## config.mk

```make
export PLATFORM = sky130hd
export DESIGN_NAME = lcd_bus_reader
export DESIGN_NICKNAME = d
export VERILOG_FILES = /design/src/rtl/lcd1602_pkg.sv /design/src/rtl/lcd_phase_timer.sv /design/src/rtl/lcd_bus_reader.sv
export SDC_FILE = /design/constraint.sdc
export NUM_CORES = 1
export LEC_CHECK = 0
export ABC_AREA = 1
export CAP_MARGIN = 10
export CORE_MARGIN = 1
export CORE_UTILIZATION = 51
export DETAILED_ROUTE_END_ITERATION = 16
export PLACE_DENSITY = 0.79
export SYNTH_ARGS = -nofsm -noshare
export SYNTH_HDL_FRONTEND = slang
export SYNTH_SLANG_ARGS = --single-unit
```

## constraint.sdc

```tcl
create_clock -name clock_50mhz -period 2.15 [get_ports clock_50mhz]
set_clock_uncertainty 0.2 [all_clocks]
set_input_delay 0.5375 -clock clock_50mhz [delete_from_list [all_inputs] [get_ports clock_50mhz]]
set_output_delay 0.5375 -clock clock_50mhz [all_outputs]
set_load 0.005 [all_outputs]
```

## src/rtl/lcd1602_pkg.sv

```systemverilog
// Shared definitions for the HD44780/LCD1602 bus blocks: state encoding, bus timing
// in 50 MHz clock cycles, and register-select codes.
package lcd1602_pkg;

    typedef enum logic [2:0] {
        ST_IDLE    = 3'd0,
        ST_SETUP   = 3'd1,
        ST_EN_HIGH = 3'd2,
        ST_HOLD    = 3'd3,
        ST_GAP     = 3'd4,
        ST_DONE    = 3'd5
    } lcd_state_e;

    localparam int unsigned BF_BIT          = 7;
    localparam int unsigned LCD_SETUP_CYC   = 3;
    localparam int unsigned LCD_EN_HIGH_CYC = 25;
    localparam int unsigned LCD_HOLD_CYC    = 3;
    localparam int unsigned LCD_GAP_CYC     = 25;
    localparam int unsigned LCD_POLL_MAX    = 1000;

    localparam logic RS_CMD  = 1'b0;
    localparam logic RS_DATA = 1'b1;

    function automatic int unsigned max4(input int unsigned a, input int unsigned b,
                                         input int unsigned c, input int unsigned d);
        int unsigned m;
        m = a;
        if (b > m) m = b;
        if (c > m) m = c;
        if (d > m) m = d;
        return m;
    endfunction

endpackage

```

## src/rtl/lcd_phase_timer.sv

```systemverilog
// Loadable down-counter; done_c is high during the last cycle of a loaded phase.
// A load of N (N >= 1) yields a phase of exactly N cycles.
module lcd_phase_timer #(
    parameter int unsigned W = 5
) (
    input  logic         clk,
    input  logic         reset,
    input  logic         load,
    input  logic [W-1:0] load_val,
    output logic         done_c
);

    logic [W-1:0] cnt_q;
    logic [W-1:0] cnt_d;

    always_comb begin
        cnt_d = cnt_q;
        if (load) begin
            cnt_d = load_val - W'(1);
        end else if (cnt_q != '0) begin
            cnt_d = cnt_q - W'(1);
        end
    end

    always_ff @(posedge clk) begin
        if (reset) begin
            cnt_q <= '0;
        end else begin
            cnt_q <= cnt_d;
        end
    end

    assign done_c = (cnt_q == '0);

endmodule

```

## src/rtl/lcd_bus_reader.sv

```systemverilog
// Read-side transactor for the LCD1602 8-bit bus: single busy-flag/data reads and
// busy-flag polling until BF clears or the poll budget runs out.
module lcd_bus_reader
    import lcd1602_pkg::*;
#(
    parameter int unsigned SETUP_CYC   = LCD_SETUP_CYC,
    parameter int unsigned EN_HIGH_CYC = LCD_EN_HIGH_CYC,
    parameter int unsigned HOLD_CYC    = LCD_HOLD_CYC,
    parameter int unsigned GAP_CYC     = LCD_GAP_CYC,
    parameter int unsigned POLL_MAX    = LCD_POLL_MAX
) (
    input  logic       clock_50mhz,
    input  logic       reset,
    input  logic       req_valid,
    output logic       req_ready,
    input  logic       req_rs,
    input  logic       req_poll,
    output logic       rsp_valid,
    output logic [7:0] rsp_data,
    output logic       rsp_busy,
    output logic [6:0] rsp_addr,
    output logic       rsp_timeout,
    output logic       bus_active,
    output logic       lcd_rs,
    output logic       lcd_rw,
    output logic       lcd_en,
    output logic       lcd_data_oe,
    input  logic [7:0] lcd_data_in
);

    localparam int unsigned TW  = $clog2(max4(SETUP_CYC, EN_HIGH_CYC, HOLD_CYC, GAP_CYC) + 1);
    localparam int unsigned PCW = $clog2(POLL_MAX + 1);

    lcd_state_e     state_q, state_d;
    logic           rs_q, rs_d;
    logic           poll_q, poll_d;
    logic [PCW-1:0] rd_cnt_q, rd_cnt_d;
    logic [7:0]     rsp_data_q, rsp_data_d;
    logic           rsp_timeout_q, rsp_timeout_d;
    logic           rsp_valid_q, rsp_valid_d;
    logic           req_ready_q, req_ready_d;
    logic           lcd_en_q, lcd_en_d;
    logic           lcd_rw_q, lcd_rw_d;
    logic           lcd_rs_q, lcd_rs_d;
    logic           lcd_oe_q, lcd_oe_d;
    logic           bus_active_q, bus_active_d;
    logic           ph_load;
    logic [TW-1:0]  ph_len;
    logic           ph_done_c;

    lcd_phase_timer #(.W(TW)) u_phase_timer (
        .clk      (clock_50mhz),
        .reset    (reset),
        .load     (ph_load),
        .load_val (ph_len),
        .done_c   (ph_done_c)
    );

    // Next state, capture registers and read counter.
    always_comb begin
        state_d       = state_q;
        rs_d          = rs_q;
        poll_d        = poll_q;
        rd_cnt_d      = rd_cnt_q;
        rsp_data_d    = rsp_data_q;
        rsp_timeout_d = rsp_timeout_q;
        case (state_q)
            ST_IDLE: begin
                if (req_valid) begin
                    state_d  = ST_SETUP;
                    rs_d     = req_rs;
                    poll_d   = req_poll & (req_rs != RS_DATA);
                    rd_cnt_d = '0;
                end
            end
            ST_SETUP: begin
                if (ph_done_c) state_d = ST_EN_HIGH;
            end
            ST_EN_HIGH: begin
                if (ph_done_c) begin
                    state_d       = ST_HOLD;
                    rsp_data_d    = lcd_data_in;
                    rsp_timeout_d = 1'b0;
                    if (rd_cnt_q != PCW'(POLL_MAX)) rd_cnt_d = rd_cnt_q + PCW'(1);
                end
            end
            ST_HOLD: begin
                if (ph_done_c) begin
                    if (poll_q && rsp_data_q[BF_BIT] && (rd_cnt_q < PCW'(POLL_MAX))) begin
                        state_d = ST_GAP;
                    end else begin
                        state_d       = ST_DONE;
                        rsp_timeout_d = poll_q & rsp_data_q[BF_BIT];
                    end
                end
            end
            ST_GAP: begin
                if (ph_done_c) state_d = ST_EN_HIGH;
            end
            ST_DONE: state_d = ST_IDLE;
            default: state_d = ST_IDLE;
        endcase
    end

    // Phase timer reload and registered bus/handshake outputs decoded from the next state.
    always_comb begin
        ph_load      = (state_d != state_q);
        ph_len       = TW'(1);
        lcd_en_d     = 1'b0;
        lcd_rw_d     = 1'b0;
        lcd_rs_d     = RS_CMD;
        lcd_oe_d     = 1'b1;
        bus_active_d = 1'b0;
        rsp_valid_d  = 1'b0;
        req_ready_d  = 1'b0;
        case (state_d)
            ST_IDLE: req_ready_d = 1'b1;
            ST_SETUP, ST_EN_HIGH, ST_HOLD: begin
                lcd_rw_d     = 1'b1;
                lcd_rs_d     = rs_d;
                lcd_oe_d     = 1'b0;
                bus_active_d = 1'b1;
                lcd_en_d     = (state_d == ST_EN_HIGH);
                if (state_d == ST_SETUP)        ph_len = TW'(SETUP_CYC);
                else if (state_d == ST_EN_HIGH) ph_len = TW'(EN_HIGH_CYC);
                else                            ph_len = TW'(HOLD_CYC);
            end
            ST_GAP: begin
                lcd_rw_d     = 1'b1;
                lcd_oe_d     = 1'b0;
                bus_active_d = 1'b1;
                ph_len       = TW'(GAP_CYC);
            end
            ST_DONE: rsp_valid_d = 1'b1;
            default: req_ready_d = 1'b0;
        endcase
    end

    always_ff @(posedge clock_50mhz) begin
        if (reset) begin
            state_q       <= ST_IDLE;
            rs_q          <= 1'b0;
            poll_q        <= 1'b0;
            rd_cnt_q      <= '0;
            rsp_data_q    <= '0;
            rsp_timeout_q <= 1'b0;
            rsp_valid_q   <= 1'b0;
            req_ready_q   <= 1'b1;
            lcd_en_q      <= 1'b0;
            lcd_rw_q      <= 1'b0;
            lcd_rs_q      <= 1'b0;
            lcd_oe_q      <= 1'b1;
            bus_active_q  <= 1'b0;
        end else begin
            state_q       <= state_d;
            rs_q          <= rs_d;
            poll_q        <= poll_d;
            rd_cnt_q      <= rd_cnt_d;
            rsp_data_q    <= rsp_data_d;
            rsp_timeout_q <= rsp_timeout_d;
            rsp_valid_q   <= rsp_valid_d;
            req_ready_q   <= req_ready_d;
            lcd_en_q      <= lcd_en_d;
            lcd_rw_q      <= lcd_rw_d;
            lcd_rs_q      <= lcd_rs_d;
            lcd_oe_q      <= lcd_oe_d;
            bus_active_q  <= bus_active_d;
        end
    end

    assign req_ready   = req_ready_q;
    assign rsp_valid   = rsp_valid_q;
    assign rsp_data    = rsp_data_q;
    assign rsp_busy    = rsp_data_q[BF_BIT];
    assign rsp_addr    = rsp_data_q[6:0];
    assign rsp_timeout = rsp_timeout_q;
    assign bus_active  = bus_active_q;
    assign lcd_rs      = lcd_rs_q;
    assign lcd_rw      = lcd_rw_q;
    assign lcd_en      = lcd_en_q;
    assign lcd_data_oe = lcd_oe_q;

endmodule
```

# [Word level (Yosys, flattened, before mapping)]
# Index checks and enable logic that the tools add are counted.
[word_totals] in_bits=13 wordCells=79 out_inout_bits=24 reg_bits=35
[classes] magnitude_cmp=1 bitwise=4 muxes=25 add_sub_neg=3 eq_ne=16 reduce_logical=17
[ops] op="2-to-1 mux 10 bit" count=3
[ops] op="2-to-1 mux 5 bit" count=4
[ops] op="case mux 10 bit (2 select lines)" count=1
[ops] op="equality test 3 x 2 -> 1 bit, second input constant" count=4
[ops] op="2-to-1 mux 3 bit" count=4
[ops] op="case mux 3 bit (4 select lines)" count=1
[ops] op="adder 10 x 1 -> 10 bit, second input constant" count=1
[ops] op="< comparator 10 bit, second input constant" count=1
[ops] op="2-to-1 mux 1 bit" count=10
[ops] op="inequality test 10 bit, second input constant" count=1
[ops] op="inequality test 2 bit, second input constant" count=5
[ops] op="case mux 5 bit (2 select lines)" count=1
[ops] op="subtractor 5 x 1 -> 5 bit, second input constant" count=2
[ops] op="equality test 3 bit, second input constant" count=3
[ops] op="AND reduction 4 bit" count=2
[ops] op="equality test 3 x 1 -> 1 bit, second input constant" count=2
[ops] op="logical NOT 3 bit" count=2
[ops] op="nonzero test 2 bit" count=3
[ops] op="logical NOT 5 bit" count=1
[ops] op="nonzero test 5 bit" count=1
[ops] op="AND reduction 2 bit" count=2
[ops] op="OR reduction 2 bit" count=2
[ops] op="OR reduction 4 bit" count=1
[ops] op="inequality test 3 bit" count=1
[ops] op="5 further kinds" count=8

# [Longest topological paths before layout]
[logic_depth] word_depth=11 ltp_mapped=16 mapped_depth_nobuf=16

# [Cells and area by module]
# Synthesis repeated with hierarchy kept, for this count alone.
[unflattened] cells_unflattened=287 area_unflattened_um2=1905.6
[modules_own_cells] module="lcd_bus_reader" seq_area_each_um2=600.6 cells_each=233 area_each_um2=1572.8 n_inst=1
[modules_own_cells] module="lcd_phase_timer" seq_area_each_um2=100.1 cells_each=54 area_each_um2=332.8 n_inst=1

# [Worst setup path before layout]
# Ideal clock, no wire load.
[synth_timing] kind="reg-to-reg" from="register state_q[0]" to="register u_phase_timer.cnt_q[4]" required_ps=1884 setup_ps=66 setup_slack_ps=190 path_buffers=0 period_less_slack_ps=1960 stages_incl_launch_ff=16 t_arrival_ps=1694 path_cell_list="dfxtp_1 inv_2 nor2_2 nand2_2 nor2_2 nand2_2 nand2_1 nor2_1 nand2_4 nand2_2 nor2_1 ha_1 nand2_1 nor2_1 nand2_1 a21oi_2"
[synth_between] elab_chain_cells=9 word_cells_on_any_way=23 cone_classes="add/sub (1); eq/ne (9); mux (9); reduce/logical (4)"
[synth_lines] element="start: declaration" line="lcd_bus_reader.sv:34" text="lcd_state_e state_q, state_d;"
[synth_lines] element="start signal: assignment" line="lcd_bus_reader.sv:155" text="state_q <= state_d;"
[synth_lines] element="equality test 3 bit or equality test 3 x 1 -> 1 bit (tied branches)" line="lcd_bus_reader.sv:67" text="case (state_q)"
[synth_lines] element="OR reduction 2 bit (no line)"
[synth_lines] element="case mux 3 bit (4 select lines)" line="lcd_bus_reader.sv:67"
[synth_lines] element="equality test 3 x 2 -> 1 bit" line="lcd_bus_reader.sv:116, lcd_bus_reader.sv:125"
[synth_lines] element="2-to-1 mux 5 bit" line="lcd_bus_reader.sv:125" text="else if (state_d == ST_EN_HIGH) ph_len = TW'(EN_HIGH_CYC);"
[synth_lines] element="2-to-1 mux 5 bit" line="lcd_bus_reader.sv:124" text="if (state_d == ST_SETUP) ph_len = TW'(SETUP_CYC);"
[synth_lines] element="case mux 5 bit (2 select lines)" line="lcd_bus_reader.sv:116" text="case (state_d)"
[synth_lines] element="subtractor 5 x 1 -> 5 bit" line="lcd_phase_timer.sv:19" text="cnt_d = load_val - W'(1);"
[synth_lines] element="2-to-1 mux 5 bit" line="lcd_phase_timer.sv:18" text="if (load) begin"
[synth_lines] element="end signal: assignment" line="lcd_phase_timer.sv:29" text="cnt_q <= cnt_d;"
[synth_lines] element="end: declaration" line="lcd_phase_timer.sv:13" text="logic [W-1:0] cnt_q;"
# Parallel ways exist; a longest one is shown, timed or not.
# A chain may end at the register's enable or synchronous reset.

# [Worst setup path in the final report]
# Ends and elaborated chain as after synthesis.

==> flow_summary.json <==
{
  "grt_util_met3_pct": 6.93,
  "initial_core_util_pct": 54.7,
  "avgSynthCellArea_um2": 7.33,
  "yosys_warnings": 0,
  "finalCritPeriodShare_pct": 96.2,
  "irDropWorstVdd_mv": 0.996,
  "vias": 1875,
  "slew_headroom_pct": 75.8,
  "layout_min_cycle_time_ns": 2.07,
  "cts_tree": "yes",
  "dr.pass1.iters": 4,
  "ys_ff_latch": 35,
  "slowest_stage": "dfxtp_4",
  "grtUsageMet1_pct": 28.0,
  "synth_nets": 271,
  "h-tree-depth": 2,
  "use_met2_pct": 40.1,
  "syn_area_mm2": 0.00187,
  "fmax_mhz": 484,
  "synth_cell_types": 31,
  "synth_edf_count": 0,
  "power_leakage_uw": 0.00102,
  "critical_path_class": "reg -> reg",
  "slowest_delay_ns": 0.40,
  "hpwl_mm": 3.17,
  "hp-class": "reg -> reg",
  "top_usage_layer": "met2",
  "area_delta_synth_final_pct": 36.2,
  "ioPinCount": 37,
  "gr-total-overflow": 0,
  "clkSinkCount": 35,
  "place_congestion": 0.893,
  "cts_max_path_buffers": 2,
  "synth_area_leader_cell": "dfxtp_1",
  "synth_area_leaders": "dfxtp_1, nand2_1, nor2_1, nand3_1, buf_4",
  "final_core_util_pct": 74.5,
  "ys_seq_area_share_pct": 37.5,
  "groute.usage.overall_pct": 23.8,
  "placedCellCount": 344,
  "nFillCells": 255,
  "path_delay_family": "simple AND/OR/NAND/NOR gates",
  "first_global_vias": 1712,
  "instances_no_fill": 358,
  "numCtsBuffers": 5,
  "placed_area_mm2": 0.00235,
  "tightestPinTransition_ns": 0.360,
  "finalSetupViolCount": 0,
  "critPathLaunchType": "register",
  "antenna_found_initial": 0,
  "clock-root-buffer": "clkbuf_4",
  "fp.dieH_um": 62.5,
  "critical_path_arrival_ns": 2.16,
  "crit_required_ns": 2.24,
  "cts.clk_slew.worst_paths_ns": 0.10,
  "wl_mm": 4.49,
  "synth_flop_cell": "dfxtp_1",
  "final_common_cell": "nand2_1",
  "cp_max_fo": 5,
  "ant_nets": 0,
  "die_area_mm2": 0.00391,
  "maxSlewViolCount": 0,
  "remaining_drc_errors": 0,
  "viasPerCell": 5.24,
  "end_kind": "register",
  "drive_above_1_share_pct": 26.9,
  "critical_path.cell_chain": "inv_2, nor2_4, nand2_2, nor2_2, nand2_2, nand4_2, nand2_4, nand3_1, nand2_1, inv_1, ha_2, nand2_2, nor2_1, nand2_1, a21oi_2",
  "status": "finished, final reports clean",
  "path_buf_inv": 2,
  "fp-row-count": 21,
  "worstSkewPairLatency_ns": 0.34,
  "nNetsFinal": 327,
  "postLayoutCellArea_mm2": 0.00255,
  "dieWidth_um": 62.5,
  "grt_pass1_wl_mm": 7.37,
  "powerDensity_mw_per_mm2": 1220,
  "grt_max_degree": 12,
  "wire_per_inst_um": 12.5,
  "hold_viol": 0,
  "maxCapViolCount": 0,
  "core_mm2": 0.00342,
  "final_cell_mix": "nand2_1, clkdlybuf4s50_1, nor2_1",
  "portBuffers": 36,
  "async_flop_share_pct": 0,
  "synth_cells": 255,
  "cpMostUsedCell": "nand2_2",
  "drtIter0Drc": 115,
  "yosysTopAreaCellShare_pct": 37.5,
  "antenna_cells": 0
}
cells in the mapped netlist, types with 7 or more instances:
master	count
nand2_2	7
nor3_1	12
nand3_1	18
nand2_1	43
inv_2	7
inv_1	20
buf_4	12
a21oi_1	13
dfxtp_1	35
o21ai_0	11
nor2_1	34
stage by stage:
stage	worst slack (ns)	hold slack, ns	TNS, ns	total power, uW
6_report	0.0824	0.277	0	3110
5_1_grt	-0.0300	0.288	-0.0517	3340
3_3_place_gp	-0.225	0.251	-0.594	2380
3_5_place_dp	-0.321	0.261	-0.892	2420
4_1_cts	0.0183	0.276	0	2940
2_1_floorplan	0.190	0.245	0	1850
flip-flops by register name (all words and copies together), names as in the netlist, 3 cells and up:
signal	count
state_q	3
rd_cnt_q	10
u_phase_timer.cnt_q	5
rsp_data	8
worst paths after layout:
kind / cells after the start / slack (ns) / end / startpoint
min: 2 / 0.28 / poll_q / poll_q
max: 15 / 0.08 / u_phase_timer.cnt_q[4] / state_q[0]
min reg2reg: 2 / 0.28 / poll_q / poll_q
max reg2reg: 15 / 0.08 / u_phase_timer.cnt_q[4] / state_q[0]
area by class of cell:
cell class	count	area (um2)	area share [%]
multi-input cells	179	1020	40.1
clock buffers	6	51.3	2.01
repair buffers	63	566	22.2
flip-flops and latches	35	712	28.0
inverters	27	104	4.08
well taps	46	57.6	2.26
clock inverters	2	35.0	1.38
cells by family after synthesis:
family	share of synthesized area, %
fa+ha+maj	2.01
simple gates	34.6
flops	37.5
buf+inv	10.8
xor+xnor	3.75
compound gates	11.3
worst reg2reg max path, delay by kind of cell, from the launching register on:
kind,cells,cell delay [ns]
AOI/OAI and AO/OA,1,0.12
adders and majority gates,1,0.19
buffers and inverters,2,0.13
DFF,1,0.40
and+or+nand+nor,11,0.99
layer usage:
layer	routed length (um)	share of wire, %	vias to the layer above
li1	-	-	931
met1	1930	43	850
met2	2140	48	81
met3	312	7.0	13
met4	98	2.2	0
met5	0	0	-
report_power, final:
group          switching [uW]  leakage [uW]  internal (uW)  total [uW]
registers                93.6      0.000288            781         874
logic                     940      0.000687            801        1740
clock network             220     0.0000482            275         495
what timing repair did:
action | 4_1_cts | 5_1_grt
setup buffers | 0 | 5
setup endpoints to repair | 2 | 3
gates resized for setup | 2 | 20
cloned | 0 | 1
hold buffers | 0 | 0
pin swaps | 0 | 6
(Power assumes the default switching activity.)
--*--
Problem description :: Your answer should consist only of the lines above between the line holding "test 10 bit, second" and the line holding "[unflattened] cells_unflattened=287 area_unflattened_um2=1905.6", inclusive, each transcribed exactly.

Answer to this problem ::
[ops] op="inequality test 10 bit, second input constant" count=1
[ops] op="inequality test 2 bit, second input constant" count=5
[ops] op="case mux 5 bit (2 select lines)" count=1
[ops] op="subtractor 5 x 1 -> 5 bit, second input constant" count=2
[ops] op="equality test 3 bit, second input constant" count=3
[ops] op="AND reduction 4 bit" count=2
[ops] op="equality test 3 x 1 -> 1 bit, second input constant" count=2
[ops] op="logical NOT 3 bit" count=2
[ops] op="nonzero test 2 bit" count=3
[ops] op="logical NOT 5 bit" count=1
[ops] op="nonzero test 5 bit" count=1
[ops] op="AND reduction 2 bit" count=2
[ops] op="OR reduction 2 bit" count=2
[ops] op="OR reduction 4 bit" count=1
[ops] op="inequality test 3 bit" count=1
[ops] op="5 further kinds" count=8

# [Longest topological paths before layout]
[logic_depth] word_depth=11 ltp_mapped=16 mapped_depth_nobuf=16

# [Cells and area by module]
# Synthesis repeated with hierarchy kept, for this count alone.
[unflattened] cells_unflattened=287 area_unflattened_um2=1905.6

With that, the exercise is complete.